Kerala HC grants interim relief to P C George in hate speech case
George moved to the high court seeking anticipatory bail, days after a session court in Thiruvananthapuram denied him bail in the case.
KOCHI: The Kerala High Court on Monday restrained the police from arresting senior politician and former MLA P C George till May 26 in a criminal case registered against him for making a hate speech.
Considering the anticipatory bail plea moved by George, the high court granted him interim relief with conditions. The court will take up the case on Thursday (May 26).
George moved to the high court seeking anticipatory bail, days after a session court in Thiruvananthapuram denied him bail in the case.

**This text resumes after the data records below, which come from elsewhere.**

File: src/rtl/riscv_pipe_pkg.sv
// Shared pipeline definitions for the 5-stage RISC-V core.
// Holds default widths, control-field encodings and the ID/EX control word layout.
package riscv_pipe_pkg;

    localparam int DEF_XLEN  = 32;
    localparam int DEF_RA_W  = 5;
    localparam int DEF_CNT_W = 16;

    typedef enum logic [1:0] {
        RES_ALU = 2'd0,
        RES_MEM = 2'd1,
        RES_PC4 = 2'd2,
        RES_IMM = 2'd3
    } res_src_e;

    typedef enum logic [1:0] {
        JMP_NONE = 2'd0,
        JMP_JAL  = 2'd1,
        JMP_JALR = 2'd2
    } jump_e;

    typedef enum logic [2:0] {
        BR_NONE = 3'd0,
        BR_BEQ  = 3'd1,
        BR_BNE  = 3'd2,
        BR_BLT  = 3'd3,
        BR_BGE  = 3'd4,
        BR_BLTU = 3'd5,
        BR_BGEU = 3'd6
    } branch_e;

    // An all-zero word is a bubble: no write, no jump, no branch, not valid.
    typedef struct packed {
        logic       valid;
        logic       alu_src;
        logic       mem_write;
        logic       reg_write;
        logic       lui;
        res_src_e   result_src;
        jump_e      jump;
        logic [2:0] alu_ctrl;
        branch_e    branch;
    } ctrl_t;

    localparam ctrl_t CTRL_ZERO = '0;

endpackage

File: src/rtl/id_ex_pipe_reg_if.sv
// ID/EX boundary bundle: decode-side inputs, hazard controls and EX-side outputs.
// Handshake: the D side presents a slot every cycle with validD; the register takes it
// on an edge unless stallE holds EX, and flushE overrides both by loading a bubble.
interface id_ex_pipe_reg_if
    import riscv_pipe_pkg::*;
#(
    parameter int XLEN  = DEF_XLEN,
    parameter int RA_W  = DEF_RA_W,
    parameter int CNT_W = DEF_CNT_W
);
    logic            stallE, flushE;
    logic            validD, AluSrcD, memWriteD, regWriteD, luiD;
    logic [1:0]      resultSrcD, JumpD;
    logic [2:0]      AluControlD, BranchD;
    logic [XLEN-1:0] RD1D, RD2D, PCD, PCPlus4D, ImmExtD;
    logic [RA_W-1:0] Rs1D, Rs2D, RdD;

    logic            validE, AluSrcE, memWriteE, regWriteE, luiE;
    logic [1:0]      resultSrcE, JumpE;
    logic [2:0]      AluControlE, BranchE;
    logic [XLEN-1:0] RD1E, RD2E, PCE, PCPlus4E, ImmExtE;
    logic [RA_W-1:0] Rs1E, Rs2E, RdE;
    logic [CNT_W-1:0] bubbleCnt;

    modport master (
        output stallE, flushE, validD, AluSrcD, memWriteD, regWriteD, luiD,
               resultSrcD, JumpD, AluControlD, BranchD,
               RD1D, RD2D, PCD, PCPlus4D, ImmExtD, Rs1D, Rs2D, RdD,
        input  validE, AluSrcE, memWriteE, regWriteE, luiE,
               resultSrcE, JumpE, AluControlE, BranchE,
               RD1E, RD2E, PCE, PCPlus4E, ImmExtE, Rs1E, Rs2E, RdE, bubbleCnt
    );

    modport slave (
        input  stallE, flushE, validD, AluSrcD, memWriteD, regWriteD, luiD,
               resultSrcD, JumpD, AluControlD, BranchD,
               RD1D, RD2D, PCD, PCPlus4D, ImmExtD, Rs1D, Rs2D, RdD,
        output validE, AluSrcE, memWriteE, regWriteE, luiE,
               resultSrcE, JumpE, AluControlE, BranchE,
               RD1E, RD2E, PCE, PCPlus4E, ImmExtE, Rs1E, Rs2E, RdE, bubbleCnt
    );

endinterface

File: src/rtl/pipe_reg_sfc.sv
// Generic pipeline flop with async clear, stall (hold) and flush (clear).
// Flush wins over stall so a squashed slot never lingers in a stalled stage.
module pipe_reg_sfc #(
    parameter int W = 8
) (
    input  logic         clk,
    input  logic         rst,
    input  logic         stall,
    input  logic         flush,
    input  logic [W-1:0] d,
    output logic [W-1:0] q
);

    always_ff @(posedge clk or posedge rst) begin
        if (rst) begin
            q <= '0;
        end else if (flush) begin
            q <= '0;
        end else if (!stall) begin
            q <= d;
        end
    end

endmodule

File: src/rtl/id_ex_pipe_reg.sv
// ID/EX pipeline register: turns invalid slots into bubbles, drops writes to x0,
// and counts inserted bubbles with a saturating debug counter.
module id_ex_pipe_reg
    import riscv_pipe_pkg::*;
#(
    parameter int XLEN  = DEF_XLEN,
    parameter int RA_W  = DEF_RA_W,
    parameter int CNT_W = DEF_CNT_W
) (
    input logic            clk,
    input logic            rst,
    id_ex_pipe_reg_if.slave bus
);

    localparam int DW = 5 * XLEN + 3 * RA_W;

    ctrl_t            ctrl_d, ctrl_q;
    logic [DW-1:0]    data_d, data_q;
    logic [CNT_W-1:0] cnt_q;
    logic             bubble;

    always_comb begin
        ctrl_d = CTRL_ZERO;
        if (bus.validD) begin
            ctrl_d.valid      = 1'b1;
            ctrl_d.alu_src    = bus.AluSrcD;
            ctrl_d.mem_write  = bus.memWriteD;
            // A write to x0 must never look like a write to the forwarding logic.
            ctrl_d.reg_write  = bus.regWriteD & (bus.RdD != '0);
            ctrl_d.lui        = bus.luiD;
            ctrl_d.result_src = res_src_e'(bus.resultSrcD);
            ctrl_d.jump       = jump_e'(bus.JumpD);
            ctrl_d.alu_ctrl   = bus.AluControlD;
            ctrl_d.branch     = branch_e'(bus.BranchD);
        end
    end

    assign data_d = {bus.RD1D, bus.RD2D, bus.PCD, bus.PCPlus4D, bus.ImmExtD,
                     bus.Rs1D, bus.Rs2D, bus.RdD};

    pipe_reg_sfc #(.W($bits(ctrl_t))) u_ctrl (
        .clk   (clk),
        .rst   (rst),
        .stall (bus.stallE),
        .flush (bus.flushE),
        .d     (ctrl_d),
        .q     (ctrl_q)
    );

    pipe_reg_sfc #(.W(DW)) u_data (
        .clk   (clk),
        .rst   (rst),
        .stall (bus.stallE),
        .flush (bus.flushE),
        .d     (data_d),
        .q     (data_q)
    );

    // A bubble enters EX on a flush, or on a non-stalled capture of an empty slot.
    assign bubble = bus.flushE | (~bus.stallE & ~bus.validD);

    always_ff @(posedge clk or posedge rst) begin
        if (rst) begin
            cnt_q <= '0;
        end else if (bubble && (cnt_q != '1)) begin
            cnt_q <= cnt_q + CNT_W'(1);
        end
    end

    assign bus.validE      = ctrl_q.valid;
    assign bus.AluSrcE     = ctrl_q.alu_src;
    assign bus.memWriteE   = ctrl_q.mem_write;
    assign bus.regWriteE   = ctrl_q.reg_write;
    assign bus.luiE        = ctrl_q.lui;
    assign bus.resultSrcE  = ctrl_q.result_src;
    assign bus.JumpE       = ctrl_q.jump;
    assign bus.AluControlE = ctrl_q.alu_ctrl;
    assign bus.BranchE     = ctrl_q.branch;
    assign {bus.RD1E, bus.RD2E, bus.PCE, bus.PCPlus4E, bus.ImmExtE,
            bus.Rs1E, bus.Rs2E, bus.RdE} = data_q;
    assign bus.bubbleCnt   = cnt_q;

endmodule

File: src/flat_wrapper.sv
// flat-port wrapper written by rule: the top's interface ports become plain ports
module id_ex_pipe_reg_flat import riscv_pipe_pkg::*;
#(
    parameter int XLEN  = DEF_XLEN,
    parameter int RA_W  = DEF_RA_W,
    parameter int CNT_W = DEF_CNT_W
)
  (clk, rst, bus_stallE, bus_flushE, bus_validD, bus_AluSrcD, bus_memWriteD, bus_regWriteD, bus_luiD, bus_resultSrcD, bus_JumpD, bus_AluControlD, bus_BranchD, bus_RD1D, bus_RD2D, bus_PCD, bus_PCPlus4D, bus_ImmExtD, bus_Rs1D, bus_Rs2D, bus_RdD, bus_validE, bus_AluSrcE, bus_memWriteE, bus_regWriteE, bus_luiE, bus_resultSrcE, bus_JumpE, bus_AluControlE, bus_BranchE, bus_RD1E, bus_RD2E, bus_PCE, bus_PCPlus4E, bus_ImmExtE, bus_Rs1E, bus_Rs2E, bus_RdE, bus_bubbleCnt);
  id_ex_pipe_reg_if #(.XLEN(XLEN), .RA_W(RA_W), .CNT_W(CNT_W)) bus_i ();
  input logic clk;
  input logic rst;
  input wire logic [$bits(bus_i.stallE)-1:0] bus_stallE;
  input wire logic [$bits(bus_i.flushE)-1:0] bus_flushE;
  input wire logic [$bits(bus_i.validD)-1:0] bus_validD;
  input wire logic [$bits(bus_i.AluSrcD)-1:0] bus_AluSrcD;
  input wire logic [$bits(bus_i.memWriteD)-1:0] bus_memWriteD;
  input wire logic [$bits(bus_i.regWriteD)-1:0] bus_regWriteD;
  input wire logic [$bits(bus_i.luiD)-1:0] bus_luiD;
  input wire logic [$bits(bus_i.resultSrcD)-1:0] bus_resultSrcD;
  input wire logic [$bits(bus_i.JumpD)-1:0] bus_JumpD;
  input wire logic [$bits(bus_i.AluControlD)-1:0] bus_AluControlD;
  input wire logic [$bits(bus_i.BranchD)-1:0] bus_BranchD;
  input wire logic [$bits(bus_i.RD1D)-1:0] bus_RD1D;
  input wire logic [$bits(bus_i.RD2D)-1:0] bus_RD2D;
  input wire logic [$bits(bus_i.PCD)-1:0] bus_PCD;
  input wire logic [$bits(bus_i.PCPlus4D)-1:0] bus_PCPlus4D;
  input wire logic [$bits(bus_i.ImmExtD)-1:0] bus_ImmExtD;
  input wire logic [$bits(bus_i.Rs1D)-1:0] bus_Rs1D;
  input wire logic [$bits(bus_i.Rs2D)-1:0] bus_Rs2D;
  input wire logic [$bits(bus_i.RdD)-1:0] bus_RdD;
  output wire logic [$bits(bus_i.validE)-1:0] bus_validE;
  output wire logic [$bits(bus_i.AluSrcE)-1:0] bus_AluSrcE;
  output wire logic [$bits(bus_i.memWriteE)-1:0] bus_memWriteE;
  output wire logic [$bits(bus_i.regWriteE)-1:0] bus_regWriteE;
  output wire logic [$bits(bus_i.luiE)-1:0] bus_luiE;
  output wire logic [$bits(bus_i.resultSrcE)-1:0] bus_resultSrcE;
  output wire logic [$bits(bus_i.JumpE)-1:0] bus_JumpE;
  output wire logic [$bits(bus_i.AluControlE)-1:0] bus_AluControlE;
  output wire logic [$bits(bus_i.BranchE)-1:0] bus_BranchE;
  output wire logic [$bits(bus_i.RD1E)-1:0] bus_RD1E;
  output wire logic [$bits(bus_i.RD2E)-1:0] bus_RD2E;
  output wire logic [$bits(bus_i.PCE)-1:0] bus_PCE;
  output wire logic [$bits(bus_i.PCPlus4E)-1:0] bus_PCPlus4E;
  output wire logic [$bits(bus_i.ImmExtE)-1:0] bus_ImmExtE;
  output wire logic [$bits(bus_i.Rs1E)-1:0] bus_Rs1E;
  output wire logic [$bits(bus_i.Rs2E)-1:0] bus_Rs2E;
  output wire logic [$bits(bus_i.RdE)-1:0] bus_RdE;
  output wire logic [$bits(bus_i.bubbleCnt)-1:0] bus_bubbleCnt;
  assign bus_i.stallE = bus_stallE;
  assign bus_i.flushE = bus_flushE;
  assign bus_i.validD = bus_validD;
  assign bus_i.AluSrcD = bus_AluSrcD;
  assign bus_i.memWriteD = bus_memWriteD;
  assign bus_i.regWriteD = bus_regWriteD;
  assign bus_i.luiD = bus_luiD;
  assign bus_i.resultSrcD = bus_resultSrcD;
  assign bus_i.JumpD = bus_JumpD;
  assign bus_i.AluControlD = bus_AluControlD;
  assign bus_i.BranchD = bus_BranchD;
  assign bus_i.RD1D = bus_RD1D;
  assign bus_i.RD2D = bus_RD2D;
  assign bus_i.PCD = bus_PCD;
  assign bus_i.PCPlus4D = bus_PCPlus4D;
  assign bus_i.ImmExtD = bus_ImmExtD;
  assign bus_i.Rs1D = bus_Rs1D;
  assign bus_i.Rs2D = bus_Rs2D;
  assign bus_i.RdD = bus_RdD;
  assign bus_validE = bus_i.validE;
  assign bus_AluSrcE = bus_i.AluSrcE;
  assign bus_memWriteE = bus_i.memWriteE;
  assign bus_regWriteE = bus_i.regWriteE;
  assign bus_luiE = bus_i.luiE;
  assign bus_resultSrcE = bus_i.resultSrcE;
  assign bus_JumpE = bus_i.JumpE;
  assign bus_AluControlE = bus_i.AluControlE;
  assign bus_BranchE = bus_i.BranchE;
  assign bus_RD1E = bus_i.RD1E;
  assign bus_RD2E = bus_i.RD2E;
  assign bus_PCE = bus_i.PCE;
  assign bus_PCPlus4E = bus_i.PCPlus4E;
  assign bus_ImmExtE = bus_i.ImmExtE;
  assign bus_Rs1E = bus_i.Rs1E;
  assign bus_Rs2E = bus_i.Rs2E;
  assign bus_RdE = bus_i.RdE;
  assign bus_bubbleCnt = bus_i.bubbleCnt;
  id_ex_pipe_reg #(.XLEN(XLEN), .RA_W(RA_W), .CNT_W(CNT_W)) u_core (.clk(clk), .rst(rst), .bus(bus_i));
endmodule
File: config.mk
export PLATFORM = sky130hd
export DESIGN_NAME = id_ex_pipe_reg_flat
export DESIGN_NICKNAME = d
export VERILOG_FILES = /design/src/rtl/riscv_pipe_pkg.sv /design/src/rtl/id_ex_pipe_reg_if.sv /design/src/rtl/pipe_reg_sfc.sv /design/src/rtl/id_ex_pipe_reg.sv /design/src/flat_wrapper.sv
export SDC_FILE = /design/constraint.sdc
export NUM_CORES = 1
export LEC_CHECK = 0
export CAP_MARGIN = 20
export CORE_AREA = 2 2 156 158
export CTS_CLUSTER_SIZE = 8
export DETAILED_ROUTE_END_ITERATION = 8
export DIE_AREA = 0 0 158 160
export PLACE_DENSITY = 0.73
export SYNTH_ARGS = -nofsm -noshare
export SYNTH_HDL_FRONTEND = slang
export SYNTH_HIERARCHICAL = 1
export SYNTH_SLANG_ARGS = --single-unit
File: constraint.sdc
create_clock -name clk -period 14 [get_ports clk]
set_clock_uncertainty 0.05 [all_clocks]
set_input_delay 2.8 -clock clk [delete_from_list [all_inputs] [get_ports clk]]
set_output_delay 2.8 -clock clk [all_outputs]
set_load 0.02 [all_outputs]
==> impl_metrics.yaml <==
sta:
  finalCriticalPeriod_ns: 4.514
  tns_ns: 0
  relSlewSlack_pct: 23.12
  rsz0062_at_grt: "false"
  setup_viol: 0
  fmax_mhz: 221.5
  tightest_slew_ns: 1.153
  hold_viol_final: 0
  slew_violations: 0
  fin_crit_sh_pct: 32.24
clocking:
  ctsResizeCount: 0
  clockBufferDepth: 3
  clock_sinks: 206
  cts_hold_buffers: 0
  cts_buffers: 29
  cts_root_buf: "clkbuf_16"
  clk_pin_slew_ns: 0.05
  clk_latency_ns: 0.52
  cts-htree-levels: 1
  tritoncts: "yes"
  post-cts-setup-buffer-count: 0
setup_path:
  reg2reg_to: "u_core/bus.bubbleCnt[1]$_DFFE_PP0P_"
  cp-end-kind: "asynchronous set/reset pin"
  cpPeakStageDelay_ns: 0.90
  worstSetupStartpoint: "rst"
  startpoint_type: "input pin"
  criticalPathCategory: "in -> async"
  reg2reg_depth: 4
  critPathMaxFanout: 97
  required_ns: 14.45
  cp-endpoint: "u_core/u_data/q[113]$_DFFE_PP0P_"
  cp_cell_sequence: "clkdlybuf4s50_1 > inv_6 > buf_4"
  r2r_slack_ns: 11.69
  cp.arrival_ns: 4.96
  r2r-start: "u_core/bus.bubbleCnt[10]$_DFFE_PP0P_"
  cp_slowest_cell: "buf_4"
yosys:
  ys_types: 31
  synth_area_um2: 8711
  yosys_warnings: 6
  synth.avg_cell_area_um2: 12.37
  syn-num-nets: 899
  synth-seq-area-share_pct: 59.18
  yosys_register_bits: 206
  netlist_instances: 704
global_routing:
  grt_antenna_before_repair: 0
  grt_max_degree: 101
  grt_pass1_vias: 6519
  gr-usage-all-layers_pct: 18.69
  grt_pass1_wl_mm: 37.11
  gr-total-overflow: 0
die:
  die_h_um: 160
  ioPinCount: 400
  die_w_um: 158
  rows: 57
  initial_core_util_pct: 36.57
  design.die.area_um2: 25280
  core-area_um2: 23820
routing:
  vias: 6546
  drc: 0
  drt-initial-drc-count: 378
  wl_mm: 24.86
  vias_per_cell: 4.620
  wire_per_inst_um: 17.54
  first_pass_iters: 4
  ant_nets: 0
power:
  p_per_area_nw_per_um2: 119.5
  ir_drop_mv: 0.07871
  power_leakage_nw: 6.287
place:
  gp_congestion: 0.8032
  port_buffers: 399
  post-dp-hpwl_mm: 17.33
  dp_cells: 1386
  place_area_um2: 12710
cells_and_area:
  fin_nets: 1288
  drive_above_1_share_pct: 4.026
  final_cell_area_um2: 13460
  fin_cells: 1417
  area_growth_syn_to_layout_pct: 54.52
  fillers: 2074
  diodes: 0
job:
  cap_violations: 0
worst_hold_path:
  hp-class: "reg -> reg"
run_status:
  status: "finished, final reports clean"
[metal layers]
| layer | global-route usage (%) | up-vias | share of wire [%] |
|---|---|---|---|
| met5 | 0 | - | 0 |
| met4 | 4.832 | 0 | 1.9 |
| met1 | 23.35 | 3144 | 39 |
| li1 | - | 3109 | - |
| met2 | 31.86 | 258 | 50 |
| met3 | 5.183 | 35 | 8.5 |
[flip-flops by register name, summed over array words and instances (netlist names)]
signal and count:
u_core/bus.bubbleCnt 16, u_core/u_ctrl/q 15, u_core/u_data/q 175
[cell usage after synthesis]
master	instances	area, µm²
nor4_2	1	12.51
xor2_1	9	78.83
and3_1	2	12.51
nor3b_1	1	7.510
o21ba_1	1	10.01
nor4bb_2	1	16.27
nor2_1	196	735.7
a21oi_1	3	15.01
buf_2	2	10.01
ha_1	1	12.51
buf_4	4	30.03
or3_4	1	11.26
nand2_1	4	15.01
dfrtp_1	206	5155
or3_1	1	6.260
nand3_1	5	25.02
buf_12	7	140.1
nor4_1	1	6.260
buf_6	2	22.52
inv_1	4	15.01
mux2_4	1	15.01
nand4_1	3	18.77
o311a_1	2	20.02
and2_1	13	81.33
nor3_1	5	25.02
o211ai_1	2	15.01
and4bb_2	2	25.02
xnor2_1	4	35.03
mux2i_1	190	1902
buf_8	11	165.2
clkbuf_1	19	71.32
[per-stage QoR]
| stage | hold WS (ns) | util, % | worst slack (ns) | power, mW |
|---|---|---|---|---|
| final | 0.4409 | 56.51 | 9.486 | 1.608 |
| after global routing | 0.4549 | 56.51 | 9.142 | 1.684 |
| after CTS | 0.4498 | 56.51 | 9.378 | 1.628 |
| after detailed placement | 0.4436 | 53.37 | 8.835 | 1.022 |
| after global placement | 0.4473 | 53.37 | 8.827 | 1.017 |
| after floorplan | 0.5454 | - | 6.405 | 0.8520 |
[area by class of cell]
cell class,instances,area (µm²),area share (%)
Clock buffer,30,739.5,5.494
Clock inverter,1,8.758,0.06507
Inverter,4,20.02,0.1487
Multi-Input combinational cell,449,3102,23.04
Sequential cell,206,5155,38.30
Tap cell,324,405.4,3.012
Timing Repair Buffer,403,4030,29.94
[report_power, final]
part | total [mW] | internal (mW) | switching [mW]
clock network | 0.598 | 0.365 | 0.233
logic | 0.331 | 0.173 | 0.158
registers | 0.680 | 0.642 | 0.0373
[cell usage in the layout, fill, tap and decap left out, drive strengths merged, types with 2 or more instances in the layout]
master / n
o311a: 2
nor2: 196
or3: 2
clkbuf: 30
nor4: 2
and2: 13
nand3: 5
dfrtp: 206
nor3: 5
a21oi: 3
and3: 2
buf: 6
inv: 5
xnor2: 4
nand4: 3
nand2: 4
and4bb: 2
xor2: 9
clkdlybuf4s50: 397
mux2i: 190
o211ai: 2
[worst min path at each step]
stage               slack, ns                                    to  depth (start not counted)                                 start
finish                   0.44  u_core/bus.bubbleCnt[11]$_DFFE_PP0P_                          1  u_core/bus.bubbleCnt[11]$_DFFE_PP0P_
global route             0.45  u_core/bus.bubbleCnt[11]$_DFFE_PP0P_                          1  u_core/bus.bubbleCnt[11]$_DFFE_PP0P_
CTS                      0.45  u_core/bus.bubbleCnt[11]$_DFFE_PP0P_                          1  u_core/bus.bubbleCnt[11]$_DFFE_PP0P_
detailed placement       0.44  u_core/bus.bubbleCnt[11]$_DFFE_PP0P_                          1  u_core/bus.bubbleCnt[11]$_DFFE_PP0P_
global placement         0.45  u_core/bus.bubbleCnt[15]$_DFFE_PP0P_                          1  u_core/bus.bubbleCnt[15]$_DFFE_PP0P_
floorplan                0.55  u_core/bus.bubbleCnt[11]$_DFFE_PP0P_                          1  u_core/bus.bubbleCnt[11]$_DFFE_PP0P_
[worst max-delay path, delay by kind of cell]
family                 cells  cell delay, ns
buffers and inverters      3            2.04
[logic make-up (layout without fill, tap and decap cells)]
kind of cell / Yosys count / after routing / synth area share [%]
AO/OA/AOI/OAI: 8 / 8 / 0.6894
XOR/XNOR: 13 / 13 / 1.307
adder cells (fa/ha/maj): 1 / 1 / 0.1436
buffers and inverters: 49 / 438 / 5.214
flip-flops: 206 / 206 / 59.18
multiplexers: 191 / 191 / 22.01
AND/OR/NAND/NOR: 236 / 236 / 11.46
Note: power is estimated with default switching activity, not from simulation.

George, who has been untraceable since Saturday, in his bail plea in the high court said the prosecution resorted to a ''pick and choose game'' and highlighted ''stray sentences'' from a 40-minute-long speech.
Kochi city police had registered a case against George on May 10 for his objectionable remarks during a speech, which he delivered in connection with a temple festival at Vennala in Ernakulam district.
George's anticipatory bail was dismissed by the sessions court on Saturday saying his comments prima facie appear to be of such a nature as to promote disharmony, hatred, and ill will between communities.
''At any stretch of the imagination, the offenses as alleged will not be attracted in this case. The prosecution resorted to a pick and choose a game and highlighted certain stray sentences from a 40-minute-long speech and unilaterally declared it as offensive which is not justifiable,'' George said in his anticipatory bail plea in the high court.
George said he was expressing ''his anxiety over a negligible percentage of people involved in anti-national terrorist activities''.
''These are expressions of a patriot who only wanted the integrity of the nation to be kept intact and to highlight the need for corrective measures,'' George said.
He also claimed in his plea that his ''observations were based on authentic statistics'' and some others were what he has pointed out in the Legislative Assembly.
The sessions court, in its order, had noted that the present speech was made by George within 10 days of his release on bail in a similar case registered at Thiruvananthapuram.
The present case was registered under the Indian Penal Code Sections 153 (promoting enmity between different groups) and 295A (deliberate and malicious acts, intended to outrage religious feelings of any class by insulting its religion or religious beliefs).
George, who was the chief whip when the Congress-led UDF was in power, had earlier sparked off a controversy by asking non-Muslims in Kerala to avoid restaurants run by the community.
Addressing a program organized as part of the Ananthapuri Hindu Maha Sammelan in Thiruvananthapuram last month, the former Kerala Congress leader had alleged that tea laced with ''drops causing impotence'' were sold in Muslim-run restaurants to turn people ''infertile'' in a bid to ''seize control'' of the country.
As the remarks triggered widespread political controversy, a case was registered and he was arrested on May 1 but was released on bail by a court in Thiruvananthapuram on the same day.
George, who represented the Poonjar constituency in the state Assembly for 33 years, had lost his bastion to the Left Democratic Front (LDF) candidate in the 2021 Assembly polls in a triangular fight.